__Directions for this task__
Every line in the records below that holds "inverters" must be identified and copied.

[Stored data]
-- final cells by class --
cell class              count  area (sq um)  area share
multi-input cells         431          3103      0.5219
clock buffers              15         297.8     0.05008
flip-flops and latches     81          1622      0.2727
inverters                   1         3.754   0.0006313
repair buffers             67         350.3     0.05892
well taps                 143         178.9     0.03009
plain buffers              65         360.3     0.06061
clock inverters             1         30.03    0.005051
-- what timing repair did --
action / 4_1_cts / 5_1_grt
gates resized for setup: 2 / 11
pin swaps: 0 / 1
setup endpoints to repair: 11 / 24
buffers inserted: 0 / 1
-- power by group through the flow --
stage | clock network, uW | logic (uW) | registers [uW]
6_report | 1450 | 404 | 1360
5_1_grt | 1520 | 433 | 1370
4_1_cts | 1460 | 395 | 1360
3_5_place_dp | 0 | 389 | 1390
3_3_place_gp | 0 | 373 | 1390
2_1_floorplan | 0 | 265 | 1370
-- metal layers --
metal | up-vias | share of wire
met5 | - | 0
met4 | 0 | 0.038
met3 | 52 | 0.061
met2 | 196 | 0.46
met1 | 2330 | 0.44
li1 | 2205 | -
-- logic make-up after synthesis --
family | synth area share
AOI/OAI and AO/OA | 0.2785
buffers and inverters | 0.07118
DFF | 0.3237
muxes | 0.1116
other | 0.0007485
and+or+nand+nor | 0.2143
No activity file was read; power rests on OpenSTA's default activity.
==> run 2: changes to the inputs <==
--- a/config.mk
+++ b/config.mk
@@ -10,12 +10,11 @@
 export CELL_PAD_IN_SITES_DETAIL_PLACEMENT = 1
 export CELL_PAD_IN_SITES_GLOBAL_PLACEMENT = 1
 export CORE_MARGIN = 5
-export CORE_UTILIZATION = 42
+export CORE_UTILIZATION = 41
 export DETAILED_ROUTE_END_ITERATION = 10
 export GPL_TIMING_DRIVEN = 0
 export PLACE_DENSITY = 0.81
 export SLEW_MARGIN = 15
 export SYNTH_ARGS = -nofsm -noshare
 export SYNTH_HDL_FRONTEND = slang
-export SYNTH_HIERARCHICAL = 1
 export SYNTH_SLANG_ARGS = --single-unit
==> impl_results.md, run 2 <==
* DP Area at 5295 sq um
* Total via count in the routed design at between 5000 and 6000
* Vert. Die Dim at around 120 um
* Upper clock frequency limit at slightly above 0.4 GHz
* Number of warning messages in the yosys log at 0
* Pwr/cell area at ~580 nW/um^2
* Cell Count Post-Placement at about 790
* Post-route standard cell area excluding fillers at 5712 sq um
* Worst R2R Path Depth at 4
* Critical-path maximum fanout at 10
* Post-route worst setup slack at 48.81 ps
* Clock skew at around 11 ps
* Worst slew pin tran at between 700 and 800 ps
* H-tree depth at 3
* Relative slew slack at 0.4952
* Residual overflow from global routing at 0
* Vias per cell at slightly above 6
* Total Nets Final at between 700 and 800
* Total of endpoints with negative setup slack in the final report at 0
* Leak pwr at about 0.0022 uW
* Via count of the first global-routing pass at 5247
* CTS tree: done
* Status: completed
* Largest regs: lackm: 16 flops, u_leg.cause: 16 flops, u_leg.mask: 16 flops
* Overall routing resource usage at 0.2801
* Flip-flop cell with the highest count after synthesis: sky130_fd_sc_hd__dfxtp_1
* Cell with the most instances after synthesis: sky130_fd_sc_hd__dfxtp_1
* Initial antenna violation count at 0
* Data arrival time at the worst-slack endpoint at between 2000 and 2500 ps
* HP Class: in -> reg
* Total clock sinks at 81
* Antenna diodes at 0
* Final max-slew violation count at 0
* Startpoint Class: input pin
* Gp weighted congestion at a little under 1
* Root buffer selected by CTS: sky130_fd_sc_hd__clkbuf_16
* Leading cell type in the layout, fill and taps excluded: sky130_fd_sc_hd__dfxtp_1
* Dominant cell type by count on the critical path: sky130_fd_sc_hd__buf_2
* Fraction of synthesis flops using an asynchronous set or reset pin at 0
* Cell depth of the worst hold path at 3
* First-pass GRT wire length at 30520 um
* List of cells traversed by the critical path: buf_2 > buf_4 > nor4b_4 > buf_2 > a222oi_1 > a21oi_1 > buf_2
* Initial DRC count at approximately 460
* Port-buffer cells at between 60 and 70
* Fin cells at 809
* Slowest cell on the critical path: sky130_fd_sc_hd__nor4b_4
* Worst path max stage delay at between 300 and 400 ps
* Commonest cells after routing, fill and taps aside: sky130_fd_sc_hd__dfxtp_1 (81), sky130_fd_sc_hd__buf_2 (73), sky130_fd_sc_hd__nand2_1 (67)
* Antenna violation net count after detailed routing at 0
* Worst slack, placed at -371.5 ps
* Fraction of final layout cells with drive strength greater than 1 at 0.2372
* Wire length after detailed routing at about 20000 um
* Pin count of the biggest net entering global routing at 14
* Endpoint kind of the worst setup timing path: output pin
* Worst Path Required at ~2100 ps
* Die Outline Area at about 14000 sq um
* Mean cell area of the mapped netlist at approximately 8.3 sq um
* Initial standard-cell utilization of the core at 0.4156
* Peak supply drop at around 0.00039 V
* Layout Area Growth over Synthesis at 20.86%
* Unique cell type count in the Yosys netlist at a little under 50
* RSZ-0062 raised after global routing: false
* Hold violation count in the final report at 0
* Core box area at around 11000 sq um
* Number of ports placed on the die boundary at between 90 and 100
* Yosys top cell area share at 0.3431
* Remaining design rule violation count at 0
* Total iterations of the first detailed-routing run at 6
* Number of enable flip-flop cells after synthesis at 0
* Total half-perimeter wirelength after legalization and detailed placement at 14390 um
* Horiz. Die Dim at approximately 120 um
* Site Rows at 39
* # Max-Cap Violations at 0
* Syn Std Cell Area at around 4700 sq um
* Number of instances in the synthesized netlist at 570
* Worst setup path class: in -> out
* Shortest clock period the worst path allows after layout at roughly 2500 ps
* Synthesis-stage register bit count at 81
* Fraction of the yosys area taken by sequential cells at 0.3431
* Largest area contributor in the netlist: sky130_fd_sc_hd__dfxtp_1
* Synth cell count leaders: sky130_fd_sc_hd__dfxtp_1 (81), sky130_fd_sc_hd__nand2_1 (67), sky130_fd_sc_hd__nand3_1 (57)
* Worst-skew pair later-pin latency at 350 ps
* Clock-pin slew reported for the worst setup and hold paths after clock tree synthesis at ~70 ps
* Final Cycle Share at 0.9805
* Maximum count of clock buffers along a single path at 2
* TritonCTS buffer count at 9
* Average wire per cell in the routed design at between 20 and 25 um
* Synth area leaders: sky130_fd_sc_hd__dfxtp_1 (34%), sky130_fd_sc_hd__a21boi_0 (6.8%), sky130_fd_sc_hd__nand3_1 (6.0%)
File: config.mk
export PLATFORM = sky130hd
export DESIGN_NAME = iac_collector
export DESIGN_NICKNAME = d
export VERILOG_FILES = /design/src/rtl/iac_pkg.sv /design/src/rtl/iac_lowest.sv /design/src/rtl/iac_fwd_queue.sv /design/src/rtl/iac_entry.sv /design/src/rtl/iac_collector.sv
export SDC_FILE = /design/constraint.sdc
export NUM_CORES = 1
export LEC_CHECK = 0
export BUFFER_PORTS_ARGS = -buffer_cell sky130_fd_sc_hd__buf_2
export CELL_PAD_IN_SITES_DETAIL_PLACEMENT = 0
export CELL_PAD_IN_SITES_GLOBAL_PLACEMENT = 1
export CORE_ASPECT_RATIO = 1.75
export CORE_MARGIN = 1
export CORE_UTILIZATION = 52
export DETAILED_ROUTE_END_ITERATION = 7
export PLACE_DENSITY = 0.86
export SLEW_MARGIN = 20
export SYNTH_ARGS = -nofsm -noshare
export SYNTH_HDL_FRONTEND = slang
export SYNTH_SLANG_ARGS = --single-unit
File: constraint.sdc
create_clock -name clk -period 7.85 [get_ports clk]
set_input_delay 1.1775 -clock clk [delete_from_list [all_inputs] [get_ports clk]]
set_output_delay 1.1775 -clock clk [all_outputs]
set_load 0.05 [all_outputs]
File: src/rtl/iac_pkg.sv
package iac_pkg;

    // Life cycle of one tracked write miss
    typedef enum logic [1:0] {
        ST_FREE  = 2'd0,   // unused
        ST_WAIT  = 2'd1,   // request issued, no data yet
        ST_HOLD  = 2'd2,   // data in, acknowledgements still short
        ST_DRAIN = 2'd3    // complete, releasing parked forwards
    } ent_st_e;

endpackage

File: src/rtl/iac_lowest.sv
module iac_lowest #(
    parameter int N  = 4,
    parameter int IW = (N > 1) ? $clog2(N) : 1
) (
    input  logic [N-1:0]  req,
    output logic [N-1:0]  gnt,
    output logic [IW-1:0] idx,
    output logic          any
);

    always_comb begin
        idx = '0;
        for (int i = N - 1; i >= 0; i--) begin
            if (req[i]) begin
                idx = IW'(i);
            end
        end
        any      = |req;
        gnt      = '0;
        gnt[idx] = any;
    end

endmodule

...

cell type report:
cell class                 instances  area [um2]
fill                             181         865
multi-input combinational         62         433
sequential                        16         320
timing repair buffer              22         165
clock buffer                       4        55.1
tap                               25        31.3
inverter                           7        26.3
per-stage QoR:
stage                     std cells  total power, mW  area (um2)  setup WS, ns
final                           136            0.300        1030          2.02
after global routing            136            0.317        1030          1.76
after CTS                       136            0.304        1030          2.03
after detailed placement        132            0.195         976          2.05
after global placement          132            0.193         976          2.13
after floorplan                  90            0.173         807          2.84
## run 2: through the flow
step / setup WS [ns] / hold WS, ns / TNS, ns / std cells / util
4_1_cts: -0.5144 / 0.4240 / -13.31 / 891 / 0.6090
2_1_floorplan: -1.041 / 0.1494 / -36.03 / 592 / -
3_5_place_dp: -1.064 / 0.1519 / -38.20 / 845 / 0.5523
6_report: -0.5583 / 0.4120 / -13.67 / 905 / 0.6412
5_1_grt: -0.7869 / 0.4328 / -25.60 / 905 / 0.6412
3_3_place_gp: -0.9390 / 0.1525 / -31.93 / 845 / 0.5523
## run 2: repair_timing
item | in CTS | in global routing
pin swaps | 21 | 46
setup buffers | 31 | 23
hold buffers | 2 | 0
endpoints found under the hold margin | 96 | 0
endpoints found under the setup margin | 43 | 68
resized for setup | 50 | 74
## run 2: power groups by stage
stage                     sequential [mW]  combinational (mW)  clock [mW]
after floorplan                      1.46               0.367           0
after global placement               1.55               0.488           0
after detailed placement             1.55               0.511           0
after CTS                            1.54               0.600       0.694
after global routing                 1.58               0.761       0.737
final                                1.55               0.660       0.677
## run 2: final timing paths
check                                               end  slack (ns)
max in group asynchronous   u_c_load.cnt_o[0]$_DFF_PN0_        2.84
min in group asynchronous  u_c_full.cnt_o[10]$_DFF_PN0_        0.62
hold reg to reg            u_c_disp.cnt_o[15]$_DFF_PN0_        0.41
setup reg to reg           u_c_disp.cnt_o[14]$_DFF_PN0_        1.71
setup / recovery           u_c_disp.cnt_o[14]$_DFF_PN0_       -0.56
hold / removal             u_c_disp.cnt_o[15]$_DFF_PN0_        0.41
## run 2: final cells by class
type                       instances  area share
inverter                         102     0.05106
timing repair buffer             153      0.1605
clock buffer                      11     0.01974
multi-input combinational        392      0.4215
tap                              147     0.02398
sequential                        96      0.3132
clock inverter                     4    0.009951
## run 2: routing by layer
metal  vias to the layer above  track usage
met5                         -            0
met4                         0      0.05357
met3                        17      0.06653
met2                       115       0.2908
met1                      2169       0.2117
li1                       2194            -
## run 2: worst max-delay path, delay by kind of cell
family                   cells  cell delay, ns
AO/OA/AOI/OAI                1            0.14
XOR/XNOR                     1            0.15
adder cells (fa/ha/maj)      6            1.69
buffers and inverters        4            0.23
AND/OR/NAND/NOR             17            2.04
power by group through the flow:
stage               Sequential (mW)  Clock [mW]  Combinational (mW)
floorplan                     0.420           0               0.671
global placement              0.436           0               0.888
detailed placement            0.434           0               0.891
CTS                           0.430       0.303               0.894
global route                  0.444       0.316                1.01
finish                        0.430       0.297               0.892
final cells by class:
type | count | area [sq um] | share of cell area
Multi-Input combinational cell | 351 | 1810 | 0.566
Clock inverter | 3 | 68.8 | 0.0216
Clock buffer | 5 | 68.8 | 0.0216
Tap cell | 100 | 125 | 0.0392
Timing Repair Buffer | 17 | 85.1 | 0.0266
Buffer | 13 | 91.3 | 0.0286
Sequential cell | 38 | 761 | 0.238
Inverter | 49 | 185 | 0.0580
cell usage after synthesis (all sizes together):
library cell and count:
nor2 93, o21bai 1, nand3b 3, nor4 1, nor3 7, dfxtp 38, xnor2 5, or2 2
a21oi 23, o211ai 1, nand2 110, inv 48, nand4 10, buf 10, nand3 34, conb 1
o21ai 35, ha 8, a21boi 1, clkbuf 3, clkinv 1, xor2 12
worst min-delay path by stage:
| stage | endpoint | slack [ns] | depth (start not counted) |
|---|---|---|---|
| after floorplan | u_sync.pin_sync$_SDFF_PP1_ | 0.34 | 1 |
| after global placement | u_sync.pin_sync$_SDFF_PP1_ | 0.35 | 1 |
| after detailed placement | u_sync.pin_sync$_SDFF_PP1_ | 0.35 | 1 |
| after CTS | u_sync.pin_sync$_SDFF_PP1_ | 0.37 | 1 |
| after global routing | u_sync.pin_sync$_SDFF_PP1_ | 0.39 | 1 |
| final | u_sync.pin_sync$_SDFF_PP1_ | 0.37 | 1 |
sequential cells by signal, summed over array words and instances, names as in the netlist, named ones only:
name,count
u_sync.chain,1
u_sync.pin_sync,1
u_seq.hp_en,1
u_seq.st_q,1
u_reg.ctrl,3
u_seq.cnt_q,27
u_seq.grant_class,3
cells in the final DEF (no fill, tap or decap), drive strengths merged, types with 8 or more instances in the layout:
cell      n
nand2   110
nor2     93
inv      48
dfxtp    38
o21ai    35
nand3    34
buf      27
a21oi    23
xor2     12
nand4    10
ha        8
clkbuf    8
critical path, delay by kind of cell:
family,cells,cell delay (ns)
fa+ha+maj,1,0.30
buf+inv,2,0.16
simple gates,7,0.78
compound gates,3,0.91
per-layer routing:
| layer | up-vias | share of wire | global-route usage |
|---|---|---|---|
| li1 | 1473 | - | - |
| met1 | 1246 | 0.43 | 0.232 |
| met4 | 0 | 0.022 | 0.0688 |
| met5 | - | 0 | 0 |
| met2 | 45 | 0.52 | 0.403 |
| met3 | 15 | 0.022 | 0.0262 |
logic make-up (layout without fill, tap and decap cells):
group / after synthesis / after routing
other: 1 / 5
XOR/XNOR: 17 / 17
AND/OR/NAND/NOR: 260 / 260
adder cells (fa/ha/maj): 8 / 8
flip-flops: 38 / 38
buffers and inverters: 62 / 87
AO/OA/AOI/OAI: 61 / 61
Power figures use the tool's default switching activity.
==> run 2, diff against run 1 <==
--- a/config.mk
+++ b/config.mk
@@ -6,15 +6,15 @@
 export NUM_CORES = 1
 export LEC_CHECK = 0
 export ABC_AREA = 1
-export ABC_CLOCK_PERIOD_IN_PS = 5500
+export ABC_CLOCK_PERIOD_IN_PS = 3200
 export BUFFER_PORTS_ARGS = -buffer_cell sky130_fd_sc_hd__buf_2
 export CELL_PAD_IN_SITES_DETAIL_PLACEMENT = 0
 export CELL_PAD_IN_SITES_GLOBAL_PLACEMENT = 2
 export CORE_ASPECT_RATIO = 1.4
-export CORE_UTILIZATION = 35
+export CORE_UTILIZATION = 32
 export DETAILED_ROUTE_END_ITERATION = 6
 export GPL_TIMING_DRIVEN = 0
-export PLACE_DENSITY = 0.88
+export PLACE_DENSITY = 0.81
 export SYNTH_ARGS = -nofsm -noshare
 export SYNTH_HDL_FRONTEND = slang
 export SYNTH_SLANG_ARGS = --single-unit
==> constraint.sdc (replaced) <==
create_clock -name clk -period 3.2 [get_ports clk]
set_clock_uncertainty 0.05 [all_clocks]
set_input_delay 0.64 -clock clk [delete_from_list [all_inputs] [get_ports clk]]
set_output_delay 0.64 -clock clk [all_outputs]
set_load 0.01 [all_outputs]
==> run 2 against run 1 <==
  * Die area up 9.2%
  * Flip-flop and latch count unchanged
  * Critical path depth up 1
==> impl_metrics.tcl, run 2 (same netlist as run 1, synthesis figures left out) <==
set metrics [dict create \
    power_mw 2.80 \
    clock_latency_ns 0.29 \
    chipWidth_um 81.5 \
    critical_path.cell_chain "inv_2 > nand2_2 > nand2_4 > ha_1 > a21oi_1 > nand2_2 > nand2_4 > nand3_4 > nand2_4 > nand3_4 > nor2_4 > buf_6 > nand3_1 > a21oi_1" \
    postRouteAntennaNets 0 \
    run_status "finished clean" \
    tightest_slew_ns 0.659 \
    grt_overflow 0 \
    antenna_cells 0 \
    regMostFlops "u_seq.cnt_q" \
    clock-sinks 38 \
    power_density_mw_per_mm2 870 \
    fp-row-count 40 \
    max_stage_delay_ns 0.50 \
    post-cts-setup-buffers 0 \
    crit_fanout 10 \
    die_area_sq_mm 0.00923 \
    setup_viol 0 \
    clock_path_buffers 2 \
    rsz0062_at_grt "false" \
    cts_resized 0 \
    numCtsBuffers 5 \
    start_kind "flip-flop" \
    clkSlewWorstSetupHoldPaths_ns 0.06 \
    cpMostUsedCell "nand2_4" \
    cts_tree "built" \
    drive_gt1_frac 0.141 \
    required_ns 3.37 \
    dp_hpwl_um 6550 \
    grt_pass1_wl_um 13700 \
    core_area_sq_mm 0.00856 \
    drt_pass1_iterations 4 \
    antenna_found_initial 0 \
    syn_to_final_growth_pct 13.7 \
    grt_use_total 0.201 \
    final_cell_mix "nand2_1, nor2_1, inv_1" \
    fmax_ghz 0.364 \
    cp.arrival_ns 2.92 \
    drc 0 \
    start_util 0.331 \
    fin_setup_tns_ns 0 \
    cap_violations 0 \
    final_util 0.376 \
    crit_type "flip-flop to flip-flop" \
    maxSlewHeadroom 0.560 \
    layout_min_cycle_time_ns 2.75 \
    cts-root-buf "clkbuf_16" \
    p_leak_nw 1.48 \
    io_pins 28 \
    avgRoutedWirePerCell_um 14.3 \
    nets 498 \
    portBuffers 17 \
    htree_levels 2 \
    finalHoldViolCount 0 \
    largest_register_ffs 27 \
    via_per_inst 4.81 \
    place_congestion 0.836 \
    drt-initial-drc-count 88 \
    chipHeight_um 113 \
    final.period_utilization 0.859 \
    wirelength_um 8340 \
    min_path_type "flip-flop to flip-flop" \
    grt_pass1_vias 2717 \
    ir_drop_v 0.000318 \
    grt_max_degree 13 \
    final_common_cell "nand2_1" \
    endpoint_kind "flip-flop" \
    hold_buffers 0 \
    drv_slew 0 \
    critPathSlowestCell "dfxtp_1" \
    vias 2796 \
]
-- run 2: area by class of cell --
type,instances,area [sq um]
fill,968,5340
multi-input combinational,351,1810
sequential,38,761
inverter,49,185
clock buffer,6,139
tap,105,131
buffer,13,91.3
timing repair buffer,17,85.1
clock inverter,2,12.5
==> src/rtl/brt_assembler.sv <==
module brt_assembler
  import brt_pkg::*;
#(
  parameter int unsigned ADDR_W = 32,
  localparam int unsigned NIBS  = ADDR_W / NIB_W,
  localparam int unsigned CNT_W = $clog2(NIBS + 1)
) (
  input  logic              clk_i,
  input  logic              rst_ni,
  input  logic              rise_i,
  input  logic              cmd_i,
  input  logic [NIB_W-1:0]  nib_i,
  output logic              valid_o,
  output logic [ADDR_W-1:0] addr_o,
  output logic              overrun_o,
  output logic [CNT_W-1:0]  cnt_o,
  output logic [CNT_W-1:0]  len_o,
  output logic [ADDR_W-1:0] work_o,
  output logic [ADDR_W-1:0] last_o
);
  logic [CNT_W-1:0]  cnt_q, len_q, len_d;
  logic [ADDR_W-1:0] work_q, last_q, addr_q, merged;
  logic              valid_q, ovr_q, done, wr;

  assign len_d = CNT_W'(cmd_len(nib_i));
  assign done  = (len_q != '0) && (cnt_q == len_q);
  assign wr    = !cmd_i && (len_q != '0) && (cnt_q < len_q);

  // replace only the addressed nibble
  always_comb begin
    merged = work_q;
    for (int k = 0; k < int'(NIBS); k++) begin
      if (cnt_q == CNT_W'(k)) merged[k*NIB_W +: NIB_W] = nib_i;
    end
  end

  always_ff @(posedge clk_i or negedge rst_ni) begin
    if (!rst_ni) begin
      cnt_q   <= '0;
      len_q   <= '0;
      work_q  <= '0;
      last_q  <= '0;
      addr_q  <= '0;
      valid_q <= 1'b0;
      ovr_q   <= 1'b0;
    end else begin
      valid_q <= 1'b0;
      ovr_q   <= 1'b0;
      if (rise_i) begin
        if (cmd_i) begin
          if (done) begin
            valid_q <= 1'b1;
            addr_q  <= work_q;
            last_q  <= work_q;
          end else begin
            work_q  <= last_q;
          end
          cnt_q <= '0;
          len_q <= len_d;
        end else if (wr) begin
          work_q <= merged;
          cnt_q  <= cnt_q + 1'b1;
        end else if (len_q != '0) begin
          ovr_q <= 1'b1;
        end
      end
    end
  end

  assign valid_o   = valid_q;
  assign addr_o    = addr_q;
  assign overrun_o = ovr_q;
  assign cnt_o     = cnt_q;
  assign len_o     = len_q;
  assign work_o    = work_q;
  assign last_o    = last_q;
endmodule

__Written response__
inverters                   1         3.754   0.0006313
clock inverters             1         30.03    0.005051
buffers and inverters | 0.07118
buffers and inverters        4            0.23
buffers and inverters: 62 / 87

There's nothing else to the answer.